Purpose of review Antibody–drug conjugates (ADCs) represent a promising new class of cancer therapeutics. Currently more than 60 ADCs are in clinical development, however, only very few trials focus on gynecologic malignancies. In this review, we summarize the most recent advances in ADC drug development with an emphasis on how this progress relates to patients diagnosed with gynecologic malignancies and breast cancer. Recent findings The cytotoxic payloads of the majority of the ADCs that are currently in clinical trials for gynecologic malignancies or breast cancer are auristatins (MMAE, MMAF), maytansinoids (DM1, DM4), calicheamicin, pyrrolobenzodiazepines and SN-38. Both cleavable and noncleavable linkers are currently being investigated in clinical trials.
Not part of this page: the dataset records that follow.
### config.mk
export PLATFORM = sky130hd
export DESIGN_NAME = tremolo_modulator_flat
export DESIGN_NICKNAME = d
export VERILOG_FILES = /design/src/rtl/tremolo_pkg.sv /design/src/rtl/tremolo_modulator_if.sv /design/src/rtl/seq_mult_s16u16.sv /design/src/rtl/tremolo_modulator.sv /design/src/flat_wrapper.sv
export SDC_FILE = /design/constraint.sdc
export NUM_CORES = 1
export LEC_CHECK = 0
export BUFFER_PORTS_ARGS = -buffer_cell sky130_fd_sc_hd__buf_2
export CAP_MARGIN = 5
export CELL_PAD_IN_SITES_DETAIL_PLACEMENT = 0
export CELL_PAD_IN_SITES_GLOBAL_PLACEMENT = 2
export CORE_ASPECT_RATIO = 1.75
export CORE_UTILIZATION = 24
export DETAILED_ROUTE_END_ITERATION = 8
export HOLD_SLACK_MARGIN = 0.15
export PLACE_DENSITY_LB_ADDON = 0.08
export SLEW_MARGIN = 20
export SYNTH_ARGS = -nofsm -noshare
export SYNTH_HDL_FRONTEND = slang
export SYNTH_SLANG_ARGS = --single-unit
### constraint.sdc
create_clock -name i_clk -period 7.95 [get_ports i_clk]
set_input_delay 1.59 -clock i_clk [delete_from_list [all_inputs] [get_ports i_clk]]
set_output_delay 1.59 -clock i_clk [all_outputs]
set_load 0.05 [all_outputs]
### src/rtl/tremolo_pkg.sv
// tremolo_pkg: shared types, constants and the gain law for the tremolo stage.
package tremolo_pkg;

  localparam int DATA_W = 16;

  typedef enum logic [1:0] {
    S_IDLE,
    S_LOAD,
    S_MUL,
    S_OUT
  } state_t;

  localparam logic [15:0]        GAIN_UNITY = 16'h8000;
  localparam logic [15:0]        GAIN_MID   = 16'h4000;
  localparam logic signed [31:0] ROUND_BIAS = 32'sh4000;

  // Unsigned Q1.15 gain from the LFO top half and the depth setting.
  // The LFO is centred on half gain and clamped to [0, unity] in 18 bits,
  // then the attenuation below unity is scaled by the depth.
  function automatic logic [15:0] calc_gain(input logic [15:0] lfo_top,
                                            input logic [1:0]  depth);
    logic signed [17:0] g_sum;
    logic [15:0]        g_full;
    logic [15:0]        d;
    logic [15:0]        gain;
    g_sum = $signed({2'b00, GAIN_MID}) + $signed({{2{lfo_top[15]}}, lfo_top});
    if (g_sum[17]) begin
      g_full = 16'h0000;
    end else if (g_sum > $signed({2'b00, GAIN_UNITY})) begin
      g_full = GAIN_UNITY;
    end else begin
      g_full = g_sum[15:0];
    end
    d = GAIN_UNITY - g_full;
    case (depth)
      2'd0:    gain = GAIN_UNITY;
      2'd1:    gain = GAIN_UNITY - (d >> 2);
      2'd2:    gain = GAIN_UNITY - (d >> 1);
      default: gain = GAIN_UNITY - d;
    endcase
    return gain;
  endfunction

endpackage

### src/rtl/tremolo_modulator_if.sv
// tremolo_modulator_if: sample-in and sample-out handshakes plus the LFO/depth
// controls that travel with each input sample.
//
// Handshake rule (both directions): a transfer happens on a rising clock edge
// where valid and ready are both high. The source holds valid and its payload
// stable until that edge; ready may be asserted independently of valid.
interface tremolo_modulator_if;
  logic        i_valid;
  logic        o_ready;
  logic [15:0] i_sample;
  logic [31:0] i_lfo;
  logic [1:0]  i_depth;
  logic        o_valid;
  logic        i_ready;
  logic [15:0] o_sample;

  modport slave (
    input  i_valid, i_sample, i_lfo, i_depth, i_ready,
    output o_ready, o_valid, o_sample
  );

  modport master (
    output i_valid, i_sample, i_lfo, i_depth, i_ready,
    input  o_ready, o_valid, o_sample
  );
endinterface

### src/rtl/seq_mult_s16u16.sv
// seq_mult_s16u16: signed 16 x unsigned 16 shift-add multiplier, one
// multiplier bit per cycle LSB first. start loads the operands and clears the
// accumulator; done is high during the 16th iteration, when product holds the
// complete result.
module seq_mult_s16u16
  import tremolo_pkg::*;
(
  input  logic                     clk,
  input  logic                     rst,
  input  logic                     start,
  input  logic signed [DATA_W-1:0] mcand_in,
  input  logic        [DATA_W-1:0] mplier_in,
  output logic                     done,
  output logic signed [31:0]       product
);

  logic signed [31:0] acc;
  logic signed [31:0] mcand;
  logic [15:0]        mplier;
  logic [3:0]         cnt;
  logic               busy;
  logic signed [31:0] sum;

  // Partial-product add for the current multiplier bit.
  always_comb begin
    sum     = acc + (mplier[0] ? mcand : 32'sd0);
    product = sum;
    done    = busy && (cnt == 4'd15);
  end

  // Iteration registers; the counter wraps to 0 after the last iteration.
  always_ff @(posedge clk or posedge rst) begin
    if (rst) begin
      acc    <= '0;
      mcand  <= '0;
      mplier <= '0;
      cnt    <= '0;
      busy   <= 1'b0;
    end else if (start) begin
      acc    <= '0;
      mcand  <= {{16{mcand_in[15]}}, mcand_in};
      mplier <= mplier_in;
      cnt    <= '0;
      busy   <= 1'b1;
    end else if (busy) begin
      acc    <= sum;
      mcand  <= mcand <<< 1;
      mplier <= mplier >> 1;
      cnt    <= cnt + 4'd1;
      if (cnt == 4'd15) begin
        busy <= 1'b0;
      end
    end
  end

endmodule

### src/rtl/tremolo_modulator.sv
// tremolo_modulator: applies a triangle-LFO-driven gain to 16-bit audio
// samples. One sample in flight at a time: capture, gain setup, 16-cycle
// multiply, then hold the result until downstream takes it.
// Build option TREMOLO_ROUND_EN: round half up and clamp instead of truncating.
module tremolo_modulator
  import tremolo_pkg::*;
(
  input  logic                 i_clk,
  input  logic                 i_rst,
  tremolo_modulator_if.slave   bus,
  output state_t               dbg_state
);

  state_t             state;
  state_t             next_state;
  logic [15:0]        sample_q;
  logic [15:0]        lfo_top_q;
  logic [1:0]         depth_q;
  logic               valid_q;
  logic [15:0]        out_q;
  logic [15:0]        gain;
  logic [15:0]        out_next;
  logic               mul_start;
  logic               mul_done;
  logic signed [31:0] mul_product;

  // Low half of the LFO word carries no gain information.
  logic unused_lfo_lo;
  assign unused_lfo_lo = ^bus.i_lfo[15:0];

  assign gain = calc_gain(lfo_top_q, depth_q);

  seq_mult_s16u16 u_mult (
    .clk       (i_clk),
    .rst       (i_rst),
    .start     (mul_start),
    .mcand_in  ($signed(sample_q)),
    .mplier_in (gain),
    .done      (mul_done),
    .product   (mul_product)
  );

`ifdef TREMOLO_ROUND_EN
  logic signed [31:0] rounded;
  logic signed [31:0] shifted;

  // Round half up, then clamp to the signed 16-bit range.
  always_comb begin
    rounded = mul_product + ROUND_BIAS;
    shifted = rounded >>> 15;
    if (shifted > 32'sh0000_7FFF) begin
      out_next = 16'h7FFF;
    end else if (shifted < 32'shFFFF_8000) begin
      out_next = 16'h8000;
    end else begin
      out_next = shifted[15:0];
    end
  end
`else
  // Truncate: arithmetic floor of product / 2^15.
  logic unused_prod_bits;
  assign unused_prod_bits = ^{mul_product[31], mul_product[14:0]};
  assign out_next = mul_product[30:15];
`endif

  // State register.
  always_ff @(posedge i_clk or posedge i_rst) begin
    if (i_rst) begin
      state <= S_IDLE;
    end else begin
      state <= next_state;
    end
  end

  // Next-state logic.
  always_comb begin
    next_state = state;
    case (state)
      S_IDLE:  if (bus.i_valid) next_state = S_LOAD;
      S_LOAD:  next_state = S_MUL;
      S_MUL:   if (mul_done) next_state = S_OUT;
      S_OUT:   if (bus.i_ready) next_state = S_IDLE;
      default: next_state = S_IDLE;
    endcase
  end

  // State-decoded outputs.
  always_comb begin
    bus.o_ready  = (state == S_IDLE);
    mul_start    = (state == S_LOAD);
    dbg_state    = state;
    bus.o_valid  = valid_q;
    bus.o_sample = out_q;
  end

  // Input capture at accept; result register loaded on the last iteration.
  always_ff @(posedge i_clk or posedge i_rst) begin
    if (i_rst) begin
      sample_q  <= '0;
      lfo_top_q <= '0;
      depth_q   <= '0;
      valid_q   <= 1'b0;
      out_q     <= '0;
    end else begin
      if (state == S_IDLE && bus.i_valid) begin
        sample_q  <= bus.i_sample;
        lfo_top_q <= bus.i_lfo[31:16];
        depth_q   <= bus.i_depth;
      end
      if (state == S_MUL && mul_done) begin
        valid_q <= 1'b1;
        out_q   <= out_next;
      end else if (state == S_OUT && bus.i_ready) begin
        valid_q <= 1'b0;
      end
    end
  end

endmodule

### src/flat_wrapper.sv
// flat-port wrapper written by rule: the top's interface ports become plain ports
module tremolo_modulator_flat import tremolo_pkg::*;
  (i_clk, i_rst, dbg_state, bus_i_valid, bus_i_sample, bus_i_lfo, bus_i_depth, bus_i_ready, bus_o_ready, bus_o_valid, bus_o_sample);
  tremolo_modulator_if bus_i ();
  input  logic i_clk;
  input  logic i_rst;
  output state_t dbg_state;
  input wire logic [$bits(bus_i.i_valid)-1:0] bus_i_valid;
  input wire logic [$bits(bus_i.i_sample)-1:0] bus_i_sample;
  input wire logic [$bits(bus_i.i_lfo)-1:0] bus_i_lfo;
  input wire logic [$bits(bus_i.i_depth)-1:0] bus_i_depth;
  input wire logic [$bits(bus_i.i_ready)-1:0] bus_i_ready;
  output wire logic [$bits(bus_i.o_ready)-1:0] bus_o_ready;
  output wire logic [$bits(bus_i.o_valid)-1:0] bus_o_valid;
  output wire logic [$bits(bus_i.o_sample)-1:0] bus_o_sample;
  assign bus_i.i_valid = bus_i_valid;
  assign bus_i.i_sample = bus_i_sample;
  assign bus_i.i_lfo = bus_i_lfo;
  assign bus_i.i_depth = bus_i_depth;
  assign bus_i.i_ready = bus_i_ready;
  assign bus_o_ready = bus_i.o_ready;
  assign bus_o_valid = bus_i.o_valid;
  assign bus_o_sample = bus_i.o_sample;
  tremolo_modulator u_core (.i_clk(i_clk), .i_rst(i_rst), .bus(bus_i), .dbg_state(dbg_state));
endmodule
==> results of run 1 <==
## cell type report
type / instances / area share
Inverter: 18 / 0.00736
Tap cell: 465 / 0.0590
Multi-Input combinational cell: 669 / 0.496
Sequential cell: 136 / 0.346
Timing Repair Buffer: 65 / 0.0350
Clock inverter: 13 / 0.0122
Clock buffer: 19 / 0.0449
## critical path: stages (launching register included)
cell,delay [ps]
dfrtp_1,480
and2_1,190
ha_1,210
fa_1,430
a211oi_1,300
o21bai_1,230
o2111a_1,350
o41ai_1,750
a21oi_1,260
or4_1,460
nand3_1,140
nand2_1,80
xor2_1,180
nor2_1,50
## layer usage
| layer | global-route usage | up-vias |
|---|---|---|
| met5 | 0 | - |
| met4 | 0.0475 | 0 |
| li1 | - | 3210 |
| met2 | 0.288 | 76 |
| met1 | 0.141 | 3143 |
| met3 | 0.0212 | 22 |
## power groups by stage
stage                     combinational [uW]  sequential, uW  clock [uW]
final                                   2530            1260         784
after global routing                    2840            1310         844
after CTS                               2610            1270         822
after floorplan                         2140            1200           0
after detailed placement                2590            1280           0
after global placement                  2600            1280           0
## final timing paths
path | start | to | slack, ps
setup / recovery | u_core.u_mult.mplier[0]$_DFFE_PP0P_ | u_core.u_mult.acc[30]$_DFFE_PP0P_ | 3710
hold reg to reg | u_core.bus.o_valid$_DFFE_PP0P_ | u_core.bus.o_valid$_DFFE_PP0P_ | 480
min in group asynchronous | i_rst | u_core.lfo_top_q[1]$_DFFE_PP0P_ | 1290
max in group asynchronous | i_rst | u_core.u_mult.busy$_DFF_PP0_ | 5190
setup reg to reg | u_core.u_mult.mplier[0]$_DFFE_PP0P_ | u_core.u_mult.acc[30]$_DFFE_PP0P_ | 3710
hold / removal | u_core.bus.o_valid$_DFFE_PP0P_ | u_core.bus.o_valid$_DFFE_PP0P_ | 480
## registers in the layout (all words and copies together), names as in the netlist
register,flops
u_core.bus.o_valid,1
u_core.lfo_top_q,16
u_core.u_mult.mcand,31
u_core.u_mult.busy,1
u_core.u_mult.acc,31
u_core.dbg_state,2
u_core.sample_q,16
u_core.u_mult.cnt,4
u_core.bus.o_sample,16
u_core.depth_q,2
u_core.u_mult.mplier,16
## through the flow
step	instance area, um^2	total power [uW]
finish	9850	4570
global route	9850	4990
CTS	9850	4690
detailed placement	9290	3870
global placement	9290	3870
floorplan	8700	3340
## logic make-up after synthesis
logic type | share of synthesized area
AOI/OAI and AO/OA | 0.155
xor gates and xnor gates | 0.0502
adders and majority gates | 0.0598
buffers and inverters | 0.0493
DFF | 0.391
muxes | 0.127
and+or+nand+nor | 0.168
## cells in the final DEF (no fill, tap or decap), types with 5 or more instances in the layout
cell type | netlist | layout
nand3_1 | 15 | 15
nor2b_1 | 7 | 7
a311oi_1 | 5 | 5
o211ai_1 | 5 | 5
inv_1 | 18 | 16
xor2_1 | 19 | 19
a21oi_1 | 39 | 39
xnor2_1 | 29 | 29
o21bai_1 | 6 | 6
and2_1 | 48 | 48
nor2_1 | 75 | 75
nand4_1 | 7 | 7
a31oi_1 | 8 | 8
mux2i_1 | 56 | 56
o21a_1 | 5 | 5
clkbuf_16 | 0 | 17
mux2_2 | 48 | 48
buf_4 | 1 | 8
ha_1 | 40 | 39
nand2_1 | 65 | 64
o21ai_0 | 38 | 38
dfrtp_1 | 136 | 135
nand2b_1 | 10 | 10
o22ai_1 | 13 | 13
and3_1 | 5 | 5
nor3_1 | 18 | 18
a21o_1 | 8 | 8
a211oi_1 | 24 | 24
buf_2 | 2 | 57
==> metrics.txt, run 1 <==
Final Hold Vio Count=0; Clock Sinks=136; initial core utilization=0.245; fraction of registers with async set/reset=1.00; clock skew=approximately 11 ps; Final Critical Period=4240 ps; CP startpoint kind=flop; top cells by instance count after synthesis=dfrtp_1, nor2_1, nand2_1; clk buf depth=2; DR pass1 iterations=6; I/O pin count=74; global-route wire length before repair=39600 um; initial drt markers=about 150; pin count of the biggest net entering global routing=76; Area growth syn-to-layout=13.2%; Worst-path clk slew=60 ps; Reg area=3410 um^2; Die Y-Extent=254 um; Critical Path End Type=flop; Final Worst Setup Slack=3710 ps; worst hold stages=2; vias=6451; top cells by area, synth=dfrtp_1, mux2i_1, mux2_2; H-tree levels=4; Static Leak=0.00464 uW; Final HPWL DP=roughly 18000 um; Post-DRT Antenna Nets=0; Sw Share=0.459; Combinational Power Share=0.554; worst hold-check slack=about 480 ps; largest area contributor in the netlist=dfrtp_1; gpl congestion=about 0.73; CTS Buf Count=17; Clk pwr share=0.171; Overflow after GRT=0; Worst-Margin Slew=1010 ps; post-synth top area share=0.391; Netlist cell types=88; CP required=8260 ps; worst-path maximum fanout=9; Finished Layout Cells=between 1k and 1.5k; met3 WL=401 um; FMAX=236 MHz; Port-buffer cells=57; Fillers=slightly below 4k; top-count cell post-synth=dfrtp_1; Tcrit/Tclk final=0.534; RSZ-0062 raised after global routing=false; flops & latches, synth=136; footprint of the multi-input gates=~4900 um^2; outcome=finished, final reports clean; routed wl met2=14500 um; Worst-Skew Late Latency=440 ps; Cells after Synth=between 800 and 900; pre-CTS WS=3580 ps; post-DR vias/cell=4.66; Reg power frac=0.275; CP Class=flop to flop; Setup Buffers After CTS=0; initial antenna violation count=0; row cnt=91; DRC=0; PD cells=464 nW/um^2; die area=37100 um^2; routed length per instance=17.9 um; layout cells sized above 1=0.192; CTS resizes=0; max cap viols=0; Avg Inst Size Synth=9.97 um^2; die width=146 um; relative slew slack=0.325; Hold Path Class=flop to flop; Mapped Area=8700 um^2; Slew Limit Fails=0; Inst Count DP=1353; uppermost layer routed=met4; setup_tns=0 ps; Final Util=0.277; clock tree root driver cell=clkbuf_16; Max IR drop VDD=0.000180 V; Final setup viols=0; Main synth FF type=dfrtp_1; Data arrival, critical path=4550 ps; EDFF count, synth=0; Synth Net Count=between 900 and 1k; Routed WL=24700 um; CTS Hold Buffers Added=0; Reg2Reg Depth=13; CTS tree=built; antenna diode count=0; Seq/Total Area, Yosys=0.391; GRT Overall Usage=0.141; number of global-route vias before repair=roughly 7k; synth warn=0; Switch Pwr=2100 uW; nets@finish=1002; total core area=35500 um^2; M1 wire length=about 9400 um; Internal=2480 uW
Note: power is estimated with default switching activity, not from simulation.
==> inputs of run 2 (changes only) <==
==> constraint.sdc (replaced) <==
create_clock -name i_clk -period 4.1 [get_ports i_clk]
set_input_delay 0.82 -clock i_clk [delete_from_list [all_inputs] [get_ports i_clk]]
set_output_delay 0.82 -clock i_clk [all_outputs]
set_load 0.05 [all_outputs]
==> run 2 against run 1 <==
  * Routed wire length fell by 3.2%
  * Combinational power rose by 100%
  * Global-route usage fell by 0.24 points
  * Sequential share of layout area fell by 0.82 points
  * Final area rose by 2.4%
  * Highest routed layer unchanged
  * Register-to-register slack got worse by 3400 ps
  * Sequential power rose by 91%
==> metrics.txt, run 2 (synthesis results as in run 1) <==
outcome=finished, final reports clean (unchanged); Critical Path End Type=flop (unchanged); H-tree levels=4 (unchanged); met2 global-route usage=0.281 (was 0.288); clock skew=9.56 ps (was 10.6 ps); Worst-Margin Slew=964 ps (was 1010 ps); Inst Count DP=1376 (was 1353); relative slew slack=0.357 (was 0.325); clock tree root driver cell=clkbuf_16 (unchanged); most common cell after layout, fill and taps aside=dfrtp_1 (unchanged); Worst path top cell family by delay=compound AO/OA/AOI/OAI gates (unchanged); layout cells sized above 1=0.211 (was 0.192); Final Hold Vio Count=0 (unchanged); Area growth syn-to-layout=16.0% (was 13.2%); CTS tree=built (unchanged); FMAX=267 MHz (was 236 MHz); CP startpoint kind=flop (unchanged); initial antenna violation count=0 (unchanged); I/O pin count=74 (unchanged); Final setup viols=0 (unchanged); die area=37100 um^2 (unchanged); Port-buffer cells=57 (unchanged); global-route wire length before repair=39400 um (was 39600 um); die width=146 um (unchanged); Die Y-Extent=254 um (unchanged); Worst-Skew Late Latency=440 ps (about the same); met3 Use GR=0.0201 (was 0.0212); Overflow after GRT=0 (unchanged); RSZ-0062 raised after global routing=false (unchanged); GRT met1 Usage=0.137 (was 0.141); Post-DRT Antenna Nets=0 (unchanged); post-route cell area=10100 um^2 (was 9850 um^2); flop2flop setup slack=350 ps (was 3710 ps); CTS Buf Count=17 (unchanged); crit-path most repeated cell=buf_4; pre-CTS WS=262 ps (was 3580 ps); placed cell areas=9490 um^2 (was 9290 um^2); total core area=35500 um^2 (unchanged); setup_tns=0 ps (unchanged); Setup Buffers After CTS=0 (unchanged); pin count of the biggest net entering global routing=64 (was 76); routed length per instance=17.0 um (was 17.9 um); CP Class=flop to flop (unchanged); gpl congestion=0.777 (was 0.733); Tcrit/Tclk final=0.914 (was 0.534); clk buf depth=2 (unchanged); Static Leak=0.00479 uW (was 0.00464 uW); Final Worst Setup Slack=351 ps (was 3710 ps); Data arrival, critical path=4050 ps (was 4550 ps); nets@finish=1025 (was 1002); Final HPWL DP=17900 um (was 18000 um); CP max stage delay=470 ps (was 750 ps); initial drt markers=213 (was 148); biggest regs=u_core.u_mult.acc: 31 flops, u_core.u_mult.mcand: 31 flops (unchanged); CTS Hold Buffers Added=0 (unchanged); worst-path cell chain=and2_1, ha_1, a211oi_1, buf_4, nor4_2, nor4_1, o21ai_1, o41a_1, a311oi_1, buf_4, o41ai_1, xnor2_1, o21ai_0, nor2b_1 (was and2_1, ha_1, fa_1, a211oi_1, o21bai_1, o2111a_1, o41ai_1, a21oi_1, or4_1, nand3_1, nand2_1, xor2_1, nor2_1); Hold Path Class=flop to flop (unchanged); antenna diode count=0 (unchanged); Finished Layout Cells=1408 (was 1385); initial core utilization=0.245 (unchanged); worst-path maximum fanout=10 (was 9); Final Critical Period=3750 ps (was 4240 ps); max cap viols=0 (unchanged); Routed WL=24000 um (was 24700 um); slowest CP cell=dfrtp_1 (was o41ai_1); DR pass1 iterations=4 (was 6); Max IR drop VDD=0.000352 V (was 0.000180 V); Clock Sinks=136 (unchanged); number of global-route vias before repair=7144 (was 6882); post-DR vias/cell=4.69 (was 4.66); Worst-path clk slew=70 ps (was 60 ps); GRT Overall Usage=0.138 (was 0.141); CP required=4400 ps (was 8260 ps); row cnt=91 (unchanged); most frequent cells in the layout=dfrtp_1, nor2_1, nand2_1, buf_2, mux2i_1 (unchanged); vias=6607 (was 6451); Worst Path Buf+Inv=2 (was 0); PD cells=908 nW/um^2 (was 464 nW/um^2); DRC=0 (unchanged); GR peak layer=met2 (unchanged); Slew Limit Fails=0 (unchanged)
-- run 2: final cells by class --
| type | instances | area, um^2 |
|---|---|---|
| Clock inverter | 12 | 151 |
| Fill cell | 3843 | 25400 |
| Multi-Input combinational cell | 669 | 4890 |
| Timing Repair Buffer | 88 | 547 |
| Inverter | 18 | 71.3 |
| Sequential cell | 136 | 3410 |
| Tap cell | 465 | 582 |
| Clock buffer | 20 | 447 |
-- run 2: repair_timing --
action,in CTS,in global routing
gates resized for setup,0,3
setup endpoints to repair,0,1
endpoints found under the hold margin,0,0
-- run 2: metal layers --
metal	up-vias	routed length [um]
li1	3263	-
met5	-	0
met3	25	408
met4	0	548
met1	3236	9110
met2	83	13900
-- run 2: worst register-to-register path, cell delays in order, from the launching register on --
cell and delay, ps:
dfrtp_1 470, and2_1 220, ha_1 300, a211oi_1 230
buf_4 170, nor4_2 50, nor4_1 410, o21ai_1 210
o41a_1 430, a311oi_1 340, buf_4 170, o41ai_1 90
xnor2_1 240, o21ai_0 110, nor2b_1 170
-- run 2: metrics by stage --
stage	hold WS [ps]	total power, uW	util
2_1_floorplan	448	6470	-
3_3_place_gp	455	7650	0.267
3_5_place_dp	469	7690	0.267
4_1_cts	485	9380	0.284
5_1_grt	504	10000	0.284
6_report	477	9170	0.284
-- run 2: worst paths after layout --
check                                                         start                                end  cells after the start
worst min-delay path                 u_core.bus.o_valid$_DFFE_PP0P_     u_core.bus.o_valid$_DFFE_PP0P_                      2
worst max-delay path            u_core.u_mult.mplier[0]$_DFFE_PP0P_  u_core.u_mult.acc[29]$_DFFE_PP0P_                     14
max in group asynchronous                                     i_rst       u_core.u_mult.busy$_DFF_PP0_                      3
worst min register to register       u_core.bus.o_valid$_DFFE_PP0P_     u_core.bus.o_valid$_DFFE_PP0P_                      2
min in group asynchronous                                     i_rst    u_core.lfo_top_q[1]$_DFFE_PP0P_                      2
worst max register to register  u_core.u_mult.mplier[0]$_DFFE_PP0P_  u_core.u_mult.acc[29]$_DFFE_PP0P_                     14
-- run 2: where the power goes --
part	leakage (uW)	internal [uW]	switching (uW)	total [uW]
registers	0.00170	1920	486	2410
clock network	0.000290	972	644	1620
logic	0.00280	2200	2950	5140
total	0.00479	5090	4070	9170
A number of novel target antigens are currently being validated in ongoing clinical trials including folate receptor alpha, mesothelin, CA-125, NaPi2b, NOTCH3, protein tyrosine kinase-like 7, ephrin-A4, TROP2, CEACAM5, and LAMP1. For most ADCs currently in clinical development, dose-limiting toxicities appear to be unrelated to the targeted antigen but more tightly associated with the payload. Rational drug design involving optimization of the antibody, the linker and the conjugation chemistry is aimed at improving the therapeutic index of new ADCs. Summary Antibody–drug conjugates can increase the efficacy and decrease the toxicity of their payloads in comparison with traditional cyctotoxic agents....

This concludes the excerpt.